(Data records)
-- Opening Marker --

This design comes from an exercise in tuning for small area on the open sky130 flow, not from production work.
In this exercise RTL edits were held to simulation tests only and were not proved equivalent to the original.
Power figures rest on the tool's default switching activity, not on a simulated workload.

==> design/flow/design.v <==
module ppk_sfe (
    input  wire        clk,
    input  wire        rst,           
    input  wire        cmd_valid,
    output wire        cmd_ready,
    input  wire [2:0]  cmd_op,
    input  wire        cmd_xvalid,
    input  wire [31:0] cmd_x,
    input  wire [31:0] cmd_word,
    output reg         ev_valid,
    output reg  [1:0]  ev_kind,       
    output wire [31:0] ev_cur,
    output wire [7:0]  ev_bits,
    output reg         done,
    output wire [13:0] res_raw_adc,
    output wire [2:0]  res_range,
    output wire [5:0]  res_counter,
    output wire [7:0]  res_digital,
    output wire [15:0] res_adc4,
    output wire [2:0]  res_rangec,
    output wire        res_yvalid,
    output wire [31:0] res_y,
    output wire [31:0] loss_count
);
    localparam [2:0] OP_DEC = 3'd0, OP_FLT = 3'd1, OP_TRK = 3'd2,
                     OP_SMP = 3'd3, OP_RSTL = 3'd4, OP_START = 3'd5;
    localparam [1:0] EV_SAMPLE = 2'd0, EV_PLACEHOLDER = 2'd1, EV_DIAG = 2'd2;
    localparam [3:0] S_IDLE  = 4'd0,  S_RSTW = 4'd1,  S_DISP = 4'd2,
                     S_FAST  = 4'd3,  S_SLOW = 4'd4,  S_YCPY = 4'd5,
                     S_TDEC  = 4'd6,  S_PUSH = 4'd7,  S_LADD = 4'd8,
                     S_LSAT  = 4'd9,  S_PH   = 4'd10, S_SCAN = 4'd11,
                     S_XFER  = 4'd12, S_END  = 4'd13;
    reg [4:0] ph;
    reg [3:0] st;
    reg       w2;                  
    wire      ph31 = (ph == 5'd31);
    wire      ph0  = (ph == 5'd0);
    wire      lo8  = (ph[4:3] == 2'd0);
    assign cmd_ready = (st == S_IDLE) && ph31;
    wire take = cmd_valid && cmd_ready;
    reg [2:0]  op;
    reg        xv;
    reg [13:0] w_adc;
    reg [2:0]  w_rng;
    reg [5:0]  w_ctr;
    reg [31:0] R;                  
    reg [7:0]  D;                  
    wire [2:0] rc = (w_rng > 3'd4) ? 3'd4 : w_rng;
    assign ev_cur      = R;
    assign res_y       = R;
    assign ev_bits     = D;
    assign res_digital = D;
    assign res_raw_adc = w_adc;
    assign res_range   = w_rng;
    assign res_counter = w_ctr;
    assign res_adc4    = {w_adc, 2'b00};
    assign res_rangec  = rc;
    reg        finit;
    reg [2:0]  prev_range;
    reg [1:0]  guard;              
    reg [31:0] fast, slow;
    reg        synced;
    reg [5:0]  E;                  
    reg [31:0] L;                  
    reg [2:0]  plen;
    reg [31:0] PC0, PC1, PC2, PC3, PC4;
    reg [7:0]  PB0, PB1, PB2, PB3, PB4;
    reg [5:0]  PT0, PT1, PT2, PT3, PT4;
    assign loss_count = L;
    reg [5:0]  K;                  
    reg [2:0]  j;                  
    reg [2:0]  k1;                 
    reg [2:0]  nem;                
    wire       changed = finit && (prev_range != rc);
    wire       gact    = changed || (guard != 2'd0);
    wire       hold    = gact && (rc == 3'd4) && (changed || guard[1]);
    wire       y_slow  = (rc == 3'd4);
    wire [1:0] guard_n = changed ? 2'd2 : (gact ? guard - 2'd1 : guard);
    wire ema_on = (st == S_FAST) || (st == S_SLOW);
    wire isfast = (st == S_FAST);
    wire hi18   = (ph >= 5'd18);
    wire act    = ema_on && (w2 || hi18);                   
    wire t13    = ema_on && !w2 && ph31;
    wire tsgn   = w2 && hi18;                               
    reg  dsg;                      
    reg  cd, c3, c1, c2, cv, cf;
    reg  dd;
    reg  [10:1] el;
    wire p0  = isfast ? fast[0]  : slow[0];
    wire p14 = isfast ? fast[14] : slow[14];
    wire xb  = R[14];
    wire pb  = p14;
    wire dsum = tsgn ? dsg : (xb ^ ~pb ^ cd);
    wire d    = act & dsum;
    wire d2   = isfast & dd;
    wire e    = d ^ d2 ^ c3;
    wire s1   = e ^ el[3] ^ c1;
    wire s2   = s1 ^ el[5] ^ c2;
    wire V    = el[10] ^ ~s2 ^ cv;
    wire rf   = p0 ^ V ^ cf;
    wire res  = finit ? rf : R[0];
    always @(posedge clk) begin
        cd <= act ? ((xb & ~pb) | (xb & cd) | (~pb & cd)) : 1'b1;
        c3 <= act ? ((d & d2) | (d & c3) | (d2 & c3)) : 1'b0;
        c1 <= act ? ((e & el[3]) | (e & c1) | (el[3] & c1)) : 1'b0;
        c2 <= act ? ((s1 & el[5]) | (s1 & c2) | (el[5] & c2)) : 1'b0;
        cv <= act ? ((el[10] & ~s2) | (el[10] & cv) | (~s2 & cv)) : 1'b1;
        cf <= t13 ? V : ((p0 & V) | (p0 & cf) | (V & cf));
        dd <= d;
        el <= {el[9:1], e};
        if (!tsgn) dsg <= xb ^ ~pb ^ ((xb & ~pb) | (xb & cd) | (~pb & cd));
    end
    wire [5:0] missing = w_ctr - E;
    wire       c_eq    = (missing == 6'd0);
    reg  lc, old_lt, new_lt;
    wire mbit  = (ph < 5'd6) && missing[ph[2:0]];
    wire lcin  = ph0 ? 1'b0 : lc;
    wire lsum  = L[0] ^ mbit ^ lcin;
    wire lco   = (L[0] & mbit) | (L[0] & lcin) | (mbit & lcin);
    wire kbit  = (ph < 5'd9) && (9'b111110100 >> ph[3:0]) & 1'b1;
    wire olt_i = ph0 ? 1'b0 : old_lt;
    wire nlt_i = ph0 ? 1'b0 : new_lt;
    wire diag  = old_lt && !new_lt;
    reg [5:0] pt_j;
    always @* begin
        case (j)
        3'd0: pt_j = PT0;
        3'd1: pt_j = PT1;
        3'd2: pt_j = PT2;
        3'd3: pt_j = PT3;
        default: pt_j = PT4;
        endcase
    end
    wire hit   = (j < plen) && (pt_j == K);
    wire first = (nem == 3'd0);
    wire       fin = (st == S_END) && (nem != 3'd0);    
    wire [2:0] src = fin ? k1 : j;
    reg pc_src, pb_src;
    always @* begin
        case (src)
        3'd0: begin pc_src = PC0[0]; pb_src = PB0[0]; end
        3'd1: begin pc_src = PC1[0]; pb_src = PB1[0]; end
        3'd2: begin pc_src = PC2[0]; pb_src = PB2[0]; end
        3'd3: begin pc_src = PC3[0]; pb_src = PB3[0]; end
        default: begin pc_src = PC4[0]; pb_src = PB4[0]; end
        endcase
    end
    wire xfer = (st == S_XFER) || fin;
    wire r_top = (st == S_YCPY) ? (y_slow ? slow[0] : fast[0]) :
                 xfer           ? pc_src : R[0];
    wire d_top = (xfer && lo8) ? pb_src : D[0];
    always @(posedge clk) begin
        if (take) begin
            R <= cmd_x;
            D <= cmd_word[31:24];
        end else begin
            R <= {r_top, R[31:1]};
            D <= {d_top, D[7:1]};
        end
    end
    wire fast_wr = (st == S_FAST) && w2;
    wire slow_wr = (st == S_SLOW) && w2;
    always @(posedge clk) begin
        fast <= {fast_wr ? res : fast[0], fast[31:1]};
        slow <= {slow_wr ? res : slow[0], slow[31:1]};
    end
    reg l_top;
    always @* begin
        case (st)
        S_RSTW, S_DISP: l_top = (st == S_RSTW) || (op == OP_RSTL) || (op == OP_START) ? 1'b0 : L[0];
        S_LADD:         l_top = lsum;
        S_LSAT:         l_top = 1'b1;
        default:        l_top = L[0];
        endcase
    end
    always @(posedge clk) L <= {l_top, L[31:1]};
    wire swap = (st == S_XFER) && first;
    wire [4:0] pwr;
    assign pwr[0] = ((st == S_PUSH) && plen == 3'd0) || (swap && j == 3'd0);
    assign pwr[1] = ((st == S_PUSH) && plen == 3'd1) || (swap && j == 3'd1);
    assign pwr[2] = ((st == S_PUSH) && plen == 3'd2) || (swap && j == 3'd2);
    assign pwr[3] = ((st == S_PUSH) && plen == 3'd3) || (swap && j == 3'd3);
    assign pwr[4] = ((st == S_PUSH) && plen == 3'd4) || (swap && j == 3'd4);
    always @(posedge clk) begin
        PC0 <= {pwr[0] ? R[0] : PC0[0], PC0[31:1]};
        PC1 <= {pwr[1] ? R[0] : PC1[0], PC1[31:1]};
        PC2 <= {pwr[2] ? R[0] : PC2[0], PC2[31:1]};
        PC3 <= {pwr[3] ? R[0] : PC3[0], PC3[31:1]};
        PC4 <= {pwr[4] ? R[0] : PC4[0], PC4[31:1]};
        PB0 <= {(pwr[0] && lo8) ? D[0] : PB0[0], PB0[7:1]};
        PB1 <= {(pwr[1] && lo8) ? D[0] : PB1[0], PB1[7:1]};
        PB2 <= {(pwr[2] && lo8) ? D[0] : PB2[0], PB2[7:1]};
        PB3 <= {(pwr[3] && lo8) ? D[0] : PB3[0], PB3[7:1]};
        PB4 <= {(pwr[4] && lo8) ? D[0] : PB4[0], PB4[7:1]};
    end
    wire filt = ((op == OP_FLT) || (op == OP_SMP)) && xv;
    wire trk  = (op == OP_TRK) || (op == OP_SMP);
    assign res_yvalid = filt;
    wire       ph_ev   = (st == S_PH) && (diag || (!c_eq && synced));
    wire       j_adv   = (st == S_XFER) ? ph31 : ((st == S_SCAN) && (nem != plen) && !hit);
    wire [1:0] guard_u = gact ? guard_n : guard;
    always @(posedge clk) begin
        ph       <= ph + 5'd1;
        done     <= ph31 && ((st == S_END) || (st == S_PUSH));
        ev_valid <= (ph31 && (((st == S_END) && trk) || (st == S_XFER))) || ph_ev;
        ev_kind  <= (st == S_PH) ? (diag ? EV_DIAG : EV_PLACEHOLDER)
                                 : ((st == S_END && !xv) ? EV_PLACEHOLDER : EV_SAMPLE);
        lc <= lco;
        if (st == S_LADD) begin
            old_lt <= L[0] ? (kbit & olt_i) : (kbit | olt_i);
            new_lt <= lsum ? (kbit & nlt_i) : (kbit | nlt_i);
        end
        if (take) begin
            op    <= cmd_op;
            xv    <= cmd_xvalid;
            w_adc <= cmd_word[13:0];
            w_rng <= cmd_word[16:14];
            w_ctr <= cmd_word[23:18];
        end
        if (j_adv) begin
            if (j == 3'd4) begin
                j <= 3'd0;
                K <= K + 6'd1;
            end else begin
                j <= j + 3'd1;
            end
        end
        if (!rst && st == S_PH) begin
            if (diag)
                old_lt <= 1'b0;
            else if (!c_eq)
                E <= E + 6'd1;
        end
        if (rst) begin
            st     <= S_RSTW;
            ph     <= 5'd0;
            finit  <= 1'b0;
            guard  <= 2'd0;
            synced <= 1'b0;
            plen   <= 3'd0;
            nem    <= 3'd0;
            E      <= 6'd0;
            done     <= 1'b0;
            ev_valid <= 1'b0;
        end else if (ph31) begin
            case (st)
            S_IDLE: begin
                if (cmd_valid) st <= S_DISP;
            end
            S_RSTW: st <= S_IDLE;
            S_DISP: begin
                w2 <= 1'b0;
                if (filt)
                    st <= hold ? S_YCPY : S_FAST;
                else if (trk && xv)
                    st <= S_TDEC;
                else
                    st <= S_END;
                if (op == OP_RSTL || op == OP_START) begin
                    synced <= 1'b0;
                    plen   <= 3'd0;
                end
                if (op == OP_START) begin
                    finit <= 1'b0;
                    guard <= 2'd0;
                end
            end
            S_FAST, S_SLOW: begin
                w2 <= !w2;
                if (w2) begin
                    if (st == S_FAST) begin
                        st <= S_SLOW;
                    end else if (gact) begin
                        st <= S_YCPY;
                    end else begin
                        finit      <= 1'b1;
                        prev_range <= rc;
                        st         <= trk ? S_TDEC : S_END;
                    end
                end
            end
            S_YCPY: begin
                finit      <= 1'b1;
                prev_range <= rc;
                guard      <= guard_u;
                st         <= trk ? S_TDEC : S_END;
            end
            S_TDEC: begin
                if (!synced) begin
                    old_lt <= 1'b0;
                    st     <= S_PH;
                end else if (c_eq) begin
                    j   <= 3'd0;
                    st  <= (plen == 3'd0) ? S_END : S_SCAN;
                end else if (plen != 3'd5) begin
                    st <= S_PUSH;
                end else begin
                    st <= S_LADD;
                end
            end
            S_PUSH: begin
                case (plen)
                3'd0: PT0 <= w_ctr;
                3'd1: PT1 <= w_ctr;
                3'd2: PT2 <= w_ctr;
                3'd3: PT3 <= w_ctr;
                default: PT4 <= w_ctr;
                endcase
                if (plen == 3'd0) K <= E;
                plen <= plen + 3'd1;
                E    <= E + 6'd1;
                st   <= S_IDLE;
            end
            S_LADD: st <= lco ? S_LSAT : S_PH;
            S_LSAT: st <= S_PH;
            S_PH: begin
                if (!diag && c_eq) begin
                    plen   <= 3'd0;
                    synced <= 1'b1;
                    st     <= S_END;
                end
            end
            S_SCAN: begin
                if (nem == plen) begin
                    plen <= 3'd0;
                    st   <= S_END;
                end else if (hit) begin
                    st <= S_XFER;
                end
            end
            S_XFER: begin
                if (first) k1 <= j;
                nem <= nem + 3'd1;
                st  <= S_SCAN;
            end
            S_END: begin
                if (trk && xv) E <= E + 6'd1;
                nem <= 3'd0;
                st  <= S_IDLE;
            end
            default: st <= S_IDLE;
            endcase
        end
    end
endmodule
==> design/flow/flow/run.sh <==
#!/bin/bash
set -euo pipefail
export BUFFER_PORTS_ARGS="-buffer_cell sky130_fd_sc_hd__buf_1"
export CTS_ARGS="-sink_clustering_enable -repair_clock_nets -dont_use_dummy_load -buf_list sky130_fd_sc_hd__clkbuf_8 -sink_clustering_size 12 -sink_clustering_max_diameter 50"
bash standard.sh > standard.log 2>&1
==> design/flow/standard.sh <==
#!/bin/bash
# synth_recipe.tcl (not shown) runs the flow's synth.tcl, then flattens the netlist and writes it again
# the make line also repeats each setting of config.mk as NAME=value (left out here)
make -C /OpenROAD-flow-scripts/flow DESIGN_CONFIG=/design/flow/config.mk WORK_HOME=/design/flow/orfs CLKGATE_MAP_FILE= SYNTH_SCRIPT=/design/flow/synth_recipe.tcl "${@:-finish}"
==> design/flow/config.mk <==
export PLATFORM = sky130hd
export DESIGN_NAME = ppk_sfe
export DESIGN_NICKNAME = ppk_sfe
export VERILOG_FILES = /design/flow/design.v
export SDC_FILE = /design/flow/constraint.sdc
export NUM_CORES = 4
export LEC_CHECK = 0
export CAP_MARGIN = 20
export CORE_MARGIN = 2
export CORE_UTILIZATION = 40
export PLACE_DENSITY = 0.6
export SLEW_MARGIN = 20
==> design/flow/constraint.sdc <==
create_clock -name core_clock -period 11.0 [get_ports {clk}]
set_input_delay 2.2000 -clock core_clock [delete_from_list [all_inputs] [get_ports {clk}]]
set_output_delay 2.2000 -clock core_clock [all_outputs]
set_load 0.01 [all_outputs]
==> results_dict.tcl, run 1 <==
set metrics [dict create \
    drv_cap 0 \
    swShare 0.1982 \
    ant_nets 0 \
    finalCriticalPeriod_ns 5.601 \
    timing.rr.end "fast[31]" \
    cts_root_buf "clkbuf_8" \
    port_buffers 227 \
    start_util 0.4062 \
    crit_slowest_cell "dfxtp_1" \
    avgSynthCellArea_um2 12.33 \
    drt_wl_total_um 26770 \
    core_um2 34540 \
    ff2ff_setup_slack_ns 5.40 \
    cts_tree "yes" \
    post_drt_wl_per_cell_um 14.99 \
    worstSkewPairLatency_ns 0.64 \
    crit_fanout 21 \
    num_rows 68 \
    reg2reg_depth 15 \
    antenna_found_initial 0 \
    synthFlopType "dfxtp_1" \
    fmax_mhz 178.5 \
    max_stage_delay_ns 0.75 \
    synthCells 1138 \
    num_vias 8270 \
    cp_cell_sequence "nand2_1, nor3_1, buf_4, mux2_2, fa_1, a211oi_1, fa_1, fa_1, inv_1, fa_1, fa_1, inv_1, fa_1, a21oi_1, mux2_2" \
    p_leak_nw 5.910 \
    ys_ff_latch 459 \
    cts_resized 0 \
    cts_buffer_depth 3 \
    grt_setup_unrepaired "false" \
    ff_latch_area_um2 9849 \
    grt_max_degree 63 \
    drive_gt1_frac 0.06386 \
    arrival_ns 6.09 \
    multi_input_area_um2 3491 \
    globalplace.congestion 0.8824 \
    first_iter_violations 394 \
    p_clk_frac 0.346 \
    cpMostUsedCell "fa_1" \
    die_x_um 191.3 \
    grt_usage 0.1488 \
    hold_depth 0 \
    worst-setup-path-type "reg -> reg" \
    place_area_um2 14930 \
    syn_to_final_growth_pct 11.32 \
    setup_viol 0 \
    synthArstFlopShare 0 \
    nets 1439 \
    diodes 0 \
    power_density_nw_per_um2 168.5 \
    h-tree-depth 2 \
    cts_sinks 459 \
    min_to "fast[29]" \
    dieArea_um2 36590 \
    fillCellCount 3263 \
    clk_pin_slew_worst_paths_ns 0.08 \
    worst_setup_path_start_kind "flip-flop" \
    grt_pass1_vias 8121 \
    reg2reg_from "st[1]" \
    min_from "fast[30]" \
    p_switching_w 0.0005215 \
    vdd_drop_max_mv 0.1169 \
    synth.distinct_cells 70 \
    hold_violations 0 \
    grt_pass1_wl_um 42520 \
    tightest_slew_ns 1.014 \
    sequentialPowerShare 0.646 \
    cp-end-kind "flip-flop" \
    final_area_um2 15620 \
    route.detailed.drc 0 \
    setup_tns_ns 0 \
    yosysWarnings 1 \
    crit_required_ns 11.49 \
    hp-class "reg -> reg" \
    ios 231 \
    seq_area_frac_synth 0.7020 \
    cts_inserted_buffers 50 \
    slew_headroom 0.3186 \
    clock_skew_ns 0.08224 \
    synth_edf_count 66 \
    avgViaCountPerCell 4.630 \
    postCtsSetupBuffers 0 \
    dr.pass1.iters 5 \
    status "complete, no violations" \
    hpwl_um 18180 \
    syn_area_um2 14030 \
    internal_power_w 0.002110 \
    die_h_um 191.3 \
    fin_crit_sh 0.5092 \
    final_max_slew_viol_count 0 \
    overflow 0 \
    ctsHoldBuffers 0 \
    p_comb_frac 0.009 \
]
-- power groups by stage --
stage / Combinational (W) / Sequential, W / Clock [W]
6_report: 0.0000224 / 0.00170 / 0.000910
5_1_grt: 0.0000257 / 0.00170 / 0.00103
4_1_cts: 0.0000226 / 0.00170 / 0.000962
3_5_place_dp: 0.0000221 / 0.00174 / 0
3_3_place_gp: 0.0000218 / 0.00174 / 0
2_1_floorplan: 0.0000112 / 0.00174 / 0
-- area by class of cell --
cell class                 count  share of cell area
clock buffer                  50             0.04406
inverter                      35            0.008411
multi-input combinational    555              0.2235
sequential                   459              0.6306
tap                          455             0.03645
timing repair buffer         232             0.05696
-- worst max-delay path by stage --
stage	startpoint	end	slack (ns)	depth (start not counted)
after floorplan	st[1]	fast[31]	5.73	15
after global placement	st[1]	fast[31]	5.51	15
after detailed placement	st[1]	slow[31]	5.43	15
after CTS	st[1]	fast[31]	5.40	15
after global routing	st[1]	slow[31]	5.13	15
final	st[1]	fast[31]	5.40	15
-- metal layers --
metal | vias to the layer above | track usage | routed length [µm] | part of all wire
li1 | 4104 | - | - | -
met1 | 3842 | 0.2005 | 12510 | 0.47
met2 | 267 | 0.2312 | 11860 | 0.44
met3 | 57 | 0.03800 | 1634 | 0.061
met4 | 0 | 0.05385 | 761 | 0.028
met5 | - | 0 | 0 | 0
-- metrics by stage --
step	util	cells	hold WS [ns]	setup WS [ns]	power (W)
after floorplan	-	1139	0.3096	5.726	0.001747
after global placement	0.4322	1736	0.3095	5.509	0.001759
after detailed placement	0.4322	1736	0.3121	5.427	0.001759
after CTS	0.4522	1786	0.2752	5.395	0.002684
after global routing	0.4522	1786	0.2748	5.125	0.002753
final	0.4522	1786	0.2830	5.399	0.002632
-- sequential cells by signal, summed over array words and instances, names as in the netlist, 32 cells and up --
name and flops:
PC1 32, PC4 32, PC0 32, R 32
L 32, PC2 32, fast 32, slow 32
PC3 32
-- cells in the mapped netlist, types with 5 or more instances --
| master | instances | area (µm²) |
|---|---|---|
| mux2_2 | 14 | 157.7 |
| xor2_1 | 12 | 105.1 |
| buf_4 | 58 | 435.4 |
| clkbuf_1 | 22 | 82.58 |
| nand3_1 | 18 | 90.09 |
| nor2_1 | 55 | 206.5 |
| ha_1 | 26 | 325.3 |
| o21ai_0 | 29 | 145.1 |
| nor2b_1 | 13 | 81.33 |
| and3_1 | 7 | 43.79 |
| a211oi_1 | 5 | 37.54 |
| and2_1 | 6 | 37.54 |
| nor3_1 | 16 | 80.08 |
| mux2i_1 | 24 | 240.2 |
| o211ai_1 | 7 | 52.55 |
| dfxtp_1 | 393 | 7868 |
| a31oi_1 | 6 | 37.54 |
| nand2b_1 | 8 | 50.05 |
| inv_1 | 34 | 127.6 |
| or3_1 | 5 | 31.28 |
| a222oi_1 | 6 | 60.06 |
| edfxtp_1 | 66 | 1982 |
| a21oi_1 | 32 | 160.2 |
| xnor2_1 | 11 | 96.34 |
| fa_1 | 9 | 180.2 |
| nand2_1 | 172 | 645.6 |
| nand4_1 | 6 | 37.54 |
| buf_2 | 5 | 25.02 |
-- critical path: cells and delay by family (launching register included) --
kind	cells	cell delay, ns
muxes	2	0.63
AOI/OAI and AO/OA	2	0.44
and+or+nand+nor	2	0.46
buffers and inverters	3	0.30
adders and majority gates	6	2.91
DFF	1	0.75
-- cells by family after synthesis --
family | after synthesis | share of synthesized area
muxes | 38 | 0.02836
and+or+nand+nor | 328 | 0.1061
DFF | 459 | 0.7020
other | 1 | 0.0002673
AOI/OAI and AO/OA | 128 | 0.06269
buffers and inverters | 125 | 0.04949
adders and majority gates | 36 | 0.03674
xor gates and xnor gates | 23 | 0.01436
-- cell usage in the layout (no fill, tap or decap), drive strengths merged, types with 3 or more instances in the layout --
cell,n
and3,7
or3,5
clkbuf,50
nand3,19
a22o,4
edfxtp,66
nor3,17
inv,35
nand2,172
a21o,3
nor3b,3
buf,232
o211ai,7
fa,9
nand2b,8
a22oi,4
xnor2,11
mux2i,24
nand3b,4
a211oi,5
o21ai,30
mux2,14
a21oi,34
o31ai,3
or2,4
and2,6
nor2b,13
nor2,55
a222oi,6
xor2,12
a31oi,6
ha,26
dfxtp,393
o22ai,4
nand4,6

-- Closing Marker --

To do: Both the first line of the data above and the line with "In this exercise" must be included; please return exactly those lines and the ones between them.

Written solution:
This design comes from an exercise in tuning for small area on the open sky130 flow, not from production work.
In this exercise RTL edits were held to simulation tests only and were not proved equivalent to the original.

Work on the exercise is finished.